YOUR GOAL: Give again, exactly as written, each line of the material below starting at the line that contains "clock buffer: 7 / 0.0352" and ending at the line that contains "buffers and inverters". Both ends count, and no other line does.

PROVIDED MATERIAL:
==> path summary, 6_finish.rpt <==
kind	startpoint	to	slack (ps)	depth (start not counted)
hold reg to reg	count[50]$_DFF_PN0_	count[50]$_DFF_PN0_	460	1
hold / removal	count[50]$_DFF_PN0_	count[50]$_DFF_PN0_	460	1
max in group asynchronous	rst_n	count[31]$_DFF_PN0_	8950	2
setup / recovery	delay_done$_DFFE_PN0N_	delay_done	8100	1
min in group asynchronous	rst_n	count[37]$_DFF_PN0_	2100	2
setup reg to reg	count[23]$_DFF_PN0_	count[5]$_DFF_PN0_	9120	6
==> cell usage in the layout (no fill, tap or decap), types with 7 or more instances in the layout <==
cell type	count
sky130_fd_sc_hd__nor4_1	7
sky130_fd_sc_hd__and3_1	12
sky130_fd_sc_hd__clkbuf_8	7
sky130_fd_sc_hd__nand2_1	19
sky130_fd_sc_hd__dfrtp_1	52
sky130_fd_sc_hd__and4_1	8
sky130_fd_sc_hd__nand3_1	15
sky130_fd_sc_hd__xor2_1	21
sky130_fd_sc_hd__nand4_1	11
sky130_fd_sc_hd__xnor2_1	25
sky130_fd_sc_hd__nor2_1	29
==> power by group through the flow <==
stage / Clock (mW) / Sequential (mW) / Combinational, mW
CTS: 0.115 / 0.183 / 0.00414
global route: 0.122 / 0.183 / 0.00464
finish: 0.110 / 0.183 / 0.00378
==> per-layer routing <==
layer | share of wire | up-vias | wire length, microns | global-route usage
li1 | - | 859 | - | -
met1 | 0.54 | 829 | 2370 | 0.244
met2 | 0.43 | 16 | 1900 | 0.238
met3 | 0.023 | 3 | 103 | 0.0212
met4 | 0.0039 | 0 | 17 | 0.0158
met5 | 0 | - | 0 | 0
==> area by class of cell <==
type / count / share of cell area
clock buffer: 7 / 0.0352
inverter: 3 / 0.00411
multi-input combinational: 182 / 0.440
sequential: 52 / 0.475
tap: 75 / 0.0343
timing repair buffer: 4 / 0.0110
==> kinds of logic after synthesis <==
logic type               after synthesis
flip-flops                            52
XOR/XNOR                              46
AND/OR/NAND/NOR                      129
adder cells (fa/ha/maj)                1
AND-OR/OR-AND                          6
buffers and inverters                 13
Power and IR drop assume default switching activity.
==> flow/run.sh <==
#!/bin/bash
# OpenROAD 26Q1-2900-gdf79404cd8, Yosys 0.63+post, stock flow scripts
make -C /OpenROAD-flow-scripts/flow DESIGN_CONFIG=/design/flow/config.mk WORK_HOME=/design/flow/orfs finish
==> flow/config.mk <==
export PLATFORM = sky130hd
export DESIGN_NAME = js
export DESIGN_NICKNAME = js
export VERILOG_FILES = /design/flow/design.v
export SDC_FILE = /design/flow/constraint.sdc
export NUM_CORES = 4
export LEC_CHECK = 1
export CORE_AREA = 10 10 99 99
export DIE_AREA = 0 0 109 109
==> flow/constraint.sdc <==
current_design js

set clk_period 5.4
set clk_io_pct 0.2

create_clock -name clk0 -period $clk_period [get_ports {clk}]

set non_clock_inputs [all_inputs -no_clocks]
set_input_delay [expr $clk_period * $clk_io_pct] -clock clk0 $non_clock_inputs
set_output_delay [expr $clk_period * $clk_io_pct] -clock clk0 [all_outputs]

SOLUTION FOR THIS TASK:
clock buffer: 7 / 0.0352
inverter: 3 / 0.00411
multi-input combinational: 182 / 0.440
sequential: 52 / 0.475
tap: 75 / 0.0343
timing repair buffer: 4 / 0.0110
==> kinds of logic after synthesis <==
logic type               after synthesis
flip-flops                            52
XOR/XNOR                              46
AND/OR/NAND/NOR                      129
adder cells (fa/ha/maj)                1
AND-OR/OR-AND                          6
buffers and inverters                 13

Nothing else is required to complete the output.